■ Problem details: Among the lines below, keep only those from the one containing "routing,wl_per_cell,15.4,µm" through the one containing "floorplanning,die_area,11700,µm²", and reproduce them exactly.

═══ Given information ═══

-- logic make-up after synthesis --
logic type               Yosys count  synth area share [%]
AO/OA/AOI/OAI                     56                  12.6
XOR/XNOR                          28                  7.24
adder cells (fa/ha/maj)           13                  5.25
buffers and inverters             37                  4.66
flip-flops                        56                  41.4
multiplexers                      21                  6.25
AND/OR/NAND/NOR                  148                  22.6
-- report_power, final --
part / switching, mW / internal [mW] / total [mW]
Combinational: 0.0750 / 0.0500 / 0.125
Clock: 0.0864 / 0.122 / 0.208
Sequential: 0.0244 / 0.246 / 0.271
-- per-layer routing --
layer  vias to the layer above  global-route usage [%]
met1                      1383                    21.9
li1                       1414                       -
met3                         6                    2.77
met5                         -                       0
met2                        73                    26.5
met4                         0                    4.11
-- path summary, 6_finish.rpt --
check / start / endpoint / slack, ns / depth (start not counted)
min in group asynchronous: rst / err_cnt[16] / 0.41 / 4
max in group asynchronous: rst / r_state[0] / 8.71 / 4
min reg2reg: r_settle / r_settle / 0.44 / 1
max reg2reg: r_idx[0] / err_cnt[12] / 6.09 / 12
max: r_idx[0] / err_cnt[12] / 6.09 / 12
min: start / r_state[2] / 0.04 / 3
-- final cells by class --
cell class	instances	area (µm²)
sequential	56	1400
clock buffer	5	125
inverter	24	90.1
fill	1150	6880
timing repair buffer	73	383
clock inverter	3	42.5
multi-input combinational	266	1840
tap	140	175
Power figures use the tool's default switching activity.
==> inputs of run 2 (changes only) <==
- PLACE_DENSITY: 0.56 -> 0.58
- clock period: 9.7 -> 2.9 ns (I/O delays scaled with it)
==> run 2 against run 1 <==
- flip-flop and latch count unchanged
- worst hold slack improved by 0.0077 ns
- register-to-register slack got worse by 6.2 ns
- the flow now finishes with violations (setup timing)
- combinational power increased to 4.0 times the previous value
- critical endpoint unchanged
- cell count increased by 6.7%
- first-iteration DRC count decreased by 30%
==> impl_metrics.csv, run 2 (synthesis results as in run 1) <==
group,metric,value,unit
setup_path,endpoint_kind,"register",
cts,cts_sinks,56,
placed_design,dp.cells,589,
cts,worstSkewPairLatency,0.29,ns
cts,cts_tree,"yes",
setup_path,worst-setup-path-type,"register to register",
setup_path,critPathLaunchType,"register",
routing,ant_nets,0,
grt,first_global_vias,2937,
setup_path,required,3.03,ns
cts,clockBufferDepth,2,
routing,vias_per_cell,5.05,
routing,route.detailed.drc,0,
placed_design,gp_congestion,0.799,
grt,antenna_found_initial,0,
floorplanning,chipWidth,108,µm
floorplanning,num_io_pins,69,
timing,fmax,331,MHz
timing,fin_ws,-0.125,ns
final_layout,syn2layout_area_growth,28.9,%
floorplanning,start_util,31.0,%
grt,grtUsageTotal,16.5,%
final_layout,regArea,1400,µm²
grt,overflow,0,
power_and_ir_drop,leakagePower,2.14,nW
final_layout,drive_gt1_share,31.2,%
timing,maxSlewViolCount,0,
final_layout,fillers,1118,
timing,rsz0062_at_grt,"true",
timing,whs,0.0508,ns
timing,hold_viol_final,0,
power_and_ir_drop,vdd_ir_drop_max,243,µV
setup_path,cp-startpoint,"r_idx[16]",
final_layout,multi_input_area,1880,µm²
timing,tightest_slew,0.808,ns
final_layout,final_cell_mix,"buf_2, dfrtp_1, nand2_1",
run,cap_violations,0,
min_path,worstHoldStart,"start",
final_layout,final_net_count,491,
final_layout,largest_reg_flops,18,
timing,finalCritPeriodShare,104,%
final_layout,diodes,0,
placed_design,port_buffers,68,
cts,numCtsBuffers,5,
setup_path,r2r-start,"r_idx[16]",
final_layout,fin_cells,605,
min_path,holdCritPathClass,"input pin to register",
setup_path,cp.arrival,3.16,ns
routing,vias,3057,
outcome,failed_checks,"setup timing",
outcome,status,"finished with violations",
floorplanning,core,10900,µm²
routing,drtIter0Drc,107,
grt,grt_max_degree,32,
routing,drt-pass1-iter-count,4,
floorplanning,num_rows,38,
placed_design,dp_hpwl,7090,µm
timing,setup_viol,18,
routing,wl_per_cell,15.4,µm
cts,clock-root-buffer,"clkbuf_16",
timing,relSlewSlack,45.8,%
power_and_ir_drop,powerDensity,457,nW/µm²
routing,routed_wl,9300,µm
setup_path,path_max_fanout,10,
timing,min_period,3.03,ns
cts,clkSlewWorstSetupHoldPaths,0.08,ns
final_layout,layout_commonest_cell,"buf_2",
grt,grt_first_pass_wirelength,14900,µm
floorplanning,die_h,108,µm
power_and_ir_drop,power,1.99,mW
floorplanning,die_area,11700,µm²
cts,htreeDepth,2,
$ cat src/rtl/multicycle_controller.sv
// Five-phase multicycle control unit: run/stop sequencing, IR, registered decode, flags, branch resolve.
// Latency: 5 cycles per instruction; P1 starts one cycle after a rising edge on exec.
// Backpressure: none; an exec edge while running stops after the current instruction completes.
module multicycle_controller #(
    parameter int INSTR_W     = 16,
    parameter bit SINGLE_STEP = 1'b0
) (
    input  logic               clock,
    input  logic               reset,
    input  logic               exec,
    input  logic [INSTR_W-1:0] instr,
    input  logic [3:0]         alu_flags,
    output logic [4:0]         phase,
    output logic               running,
    output logic               RegWrite,
    output logic               MemtoReg,
    output logic               RegDst,
    output logic               ALUSrc,
    output logic               MemWrite,
    output logic               FlagWrite,
    output logic               PCWrite,
    output logic               PCSrc,
    output logic               Halt
);

    typedef enum logic [2:0] {
        S_IDLE   = 3'd0,
        S_P1     = 3'd1,
        S_P2     = 3'd2,
        S_P3     = 3'd3,
        S_P4     = 3'd4,
        S_P5     = 3'd5,
        S_HALTED = 3'd6
    } state_t;

    state_t             state_q, state_d;
    logic [INSTR_W-1:0] ir_q, ir_d;
    logic [3:0]         flags_q, flags_d;
    logic               exec_q, exec_d;
    logic               stop_req_q, stop_req_d;

    // Registered outputs, computed from the next state so they line up with the phase they belong to
    logic [4:0] phase_q, phase_d;
    logic       running_q, running_d;
    logic       reg_write_q, reg_write_d;
    logic       mem_to_reg_q, mem_to_reg_d;
    logic       reg_dst_q, reg_dst_d;
    logic       alu_src_q, alu_src_d;
    logic       mem_write_q, mem_write_d;
    logic       flag_write_q, flag_write_d;
    logic       pc_write_q, pc_write_d;
    logic       pc_src_q, pc_src_d;
    logic       halt_q, halt_d;

    logic       exec_edge;
    logic [1:0] op1;
    logic [2:0] op2;
    logic [2:0] cond;
    logic [3:0] op3;
    logic       is_ld, is_st, is_li, is_alu, is_hlt, no_wb;
    logic       wr_reg, wr_flags, is_b, is_bcc, cond_true, taken;
    logic       ctl_phase, br_phase;

    assign exec_edge = exec & ~exec_q;

    // Instruction register captures memory data at the end of P1 and holds it otherwise
    always_comb begin
        ir_d = ir_q;
        if (state_q == S_P1) begin
            ir_d = instr;
        end
    end

    // Field extraction from the (next) instruction register; equals ir_q from P2 onward
    assign op1  = ir_d[INSTR_W-1 -: 2];
    assign op2  = ir_d[INSTR_W-3 -: 3];
    assign cond = ir_d[INSTR_W-6 -: 3];
    assign op3  = ir_d[7:4];

    assign is_ld    = (op1 == 2'b00);
    assign is_st    = (op1 == 2'b01);
    assign is_li    = (op1 == 2'b10) && (op2 == 3'b000);
    assign is_alu   = (op1 == 2'b11);
    assign is_hlt   = is_alu && (op3 == 4'b1111);
    // CMP, OUT, NOP and HLT produce no register result
    assign no_wb    = (op3 == 4'b0101) || (op3 == 4'b1101) || (op3 == 4'b1110) || (op3 == 4'b1111);
    assign wr_reg   = is_ld || is_li || (is_alu && !no_wb);
    assign wr_flags = is_alu && (op3 <= 4'd6);
    assign is_b     = (op1 == 2'b10) && (op2 == 3'b100);
    assign is_bcc   = (op1 == 2'b10) && (op2 == 3'b111);
    assign taken    = is_b || (is_bcc && cond_true);

    // Conditional branch evaluation against the stored {S,Z,C,V} flags
    always_comb begin
        cond_true = 1'b0;
        case (cond)
            3'b000:  cond_true = flags_q[2];
            3'b001:  cond_true = flags_q[3] ^ flags_q[0];
            3'b010:  cond_true = flags_q[2] | (flags_q[3] ^ flags_q[0]);
            3'b011:  cond_true = ~flags_q[2];
            default: cond_true = 1'b0;
        endcase
    end

    // Phase sequencing, stop request capture and flag register update
    always_comb begin
        state_d    = state_q;
        stop_req_d = stop_req_q;
        flags_d    = flags_q;
        exec_d     = exec;
        case (state_q)
            S_IDLE: begin
                if (exec_edge) state_d = S_P1;
            end
            S_P1: begin
                state_d = S_P2;
                if (exec_edge) stop_req_d = 1'b1;
            end
            S_P2: begin
                state_d = S_P3;
                if (exec_edge) stop_req_d = 1'b1;
            end
            S_P3: begin
                state_d = S_P4;
                if (wr_flags) flags_d = alu_flags;
                if (exec_edge) stop_req_d = 1'b1;
            end
            S_P4: begin
                state_d = S_P5;
                if (exec_edge) stop_req_d = 1'b1;
            end
            S_P5: begin
                // HLT wins over any pending or same-cycle stop request
                stop_req_d = 1'b0;
                if (is_hlt) begin
                    state_d = S_HALTED;
                end else if (stop_req_q || exec_edge || SINGLE_STEP) begin
                    state_d = S_IDLE;
                end else begin
                    state_d = S_P1;
                end
            end
            S_HALTED: begin
                state_d = S_HALTED;
            end
            default: begin
                state_d    = S_IDLE;
                stop_req_d = 1'b0;
            end
        endcase
    end

    assign ctl_phase = (state_d == S_P2) || (state_d == S_P3) || (state_d == S_P4) || (state_d == S_P5);
    assign br_phase  = (state_d == S_P3) || (state_d == S_P4) || (state_d == S_P5);

    // Next values of the datapath controls for the phase being entered
    always_comb begin
        phase_d = 5'b00000;
        case (state_d)
            S_P1:    phase_d = 5'b00001;
            S_P2:    phase_d = 5'b00010;
            S_P3:    phase_d = 5'b00100;
            S_P4:    phase_d = 5'b01000;
            S_P5:    phase_d = 5'b10000;
            default: phase_d = 5'b00000;
        endcase
        running_d    = (state_d == S_P1) || ctl_phase;
        mem_to_reg_d = ctl_phase && is_ld;
        reg_dst_d    = ctl_phase && !is_ld;
        alu_src_d    = ctl_phase && (is_ld || is_st);
        reg_write_d  = (state_d == S_P5) && wr_reg;
        mem_write_d  = (state_d == S_P4) && is_st;
        flag_write_d = (state_d == S_P3) && wr_flags;
        pc_write_d   = (state_d == S_P5) && !is_hlt;
        pc_src_d     = br_phase && taken;
        halt_d       = (state_d == S_HALTED);
    end

    // All state and output flops; reset clears everything at once so no enable can stay high
    always_ff @(posedge clock or negedge reset) begin
        if (!reset) begin
            state_q      <= S_IDLE;
            ir_q         <= '0;
            flags_q      <= 4'b0000;
            exec_q       <= 1'b0;
            stop_req_q   <= 1'b0;
            phase_q      <= 5'b00000;
            running_q    <= 1'b0;
            reg_write_q  <= 1'b0;
            mem_to_reg_q <= 1'b0;
            reg_dst_q    <= 1'b0;
            alu_src_q    <= 1'b0;
            mem_write_q  <= 1'b0;
            flag_write_q <= 1'b0;
            pc_write_q   <= 1'b0;
            pc_src_q     <= 1'b0;
            halt_q       <= 1'b0;
        end else begin
            state_q      <= state_d;
            ir_q         <= ir_d;
            flags_q      <= flags_d;
            exec_q       <= exec_d;
            stop_req_q   <= stop_req_d;
            phase_q      <= phase_d;
            running_q    <= running_d;
            reg_write_q  <= reg_write_d;
            mem_to_reg_q <= mem_to_reg_d;
            reg_dst_q    <= reg_dst_d;
            alu_src_q    <= alu_src_d;
            mem_write_q  <= mem_write_d;
            flag_write_q <= flag_write_d;
            pc_write_q   <= pc_write_d;
            pc_src_q     <= pc_src_d;
            halt_q       <= halt_d;
        end
    end

    assign phase     = phase_q;
    assign running   = running_q;
    assign RegWrite  = reg_write_q;
    assign MemtoReg  = mem_to_reg_q;
    assign RegDst    = reg_dst_q;
    assign ALUSrc    = alu_src_q;
    assign MemWrite  = mem_write_q;
    assign FlagWrite = flag_write_q;
    assign PCWrite   = pc_write_q;
    assign PCSrc     = pc_src_q;
    assign Halt      = halt_q;

endmodule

═══

■ Response below:
routing,wl_per_cell,15.4,µm
cts,clock-root-buffer,"clkbuf_16",
timing,relSlewSlack,45.8,%
power_and_ir_drop,powerDensity,457,nW/µm²
routing,routed_wl,9300,µm
setup_path,path_max_fanout,10,
timing,min_period,3.03,ns
cts,clkSlewWorstSetupHoldPaths,0.08,ns
final_layout,layout_commonest_cell,"buf_2",
grt,grt_first_pass_wirelength,14900,µm
floorplanning,die_h,108,µm
power_and_ir_drop,power,1.99,mW
floorplanning,die_area,11700,µm²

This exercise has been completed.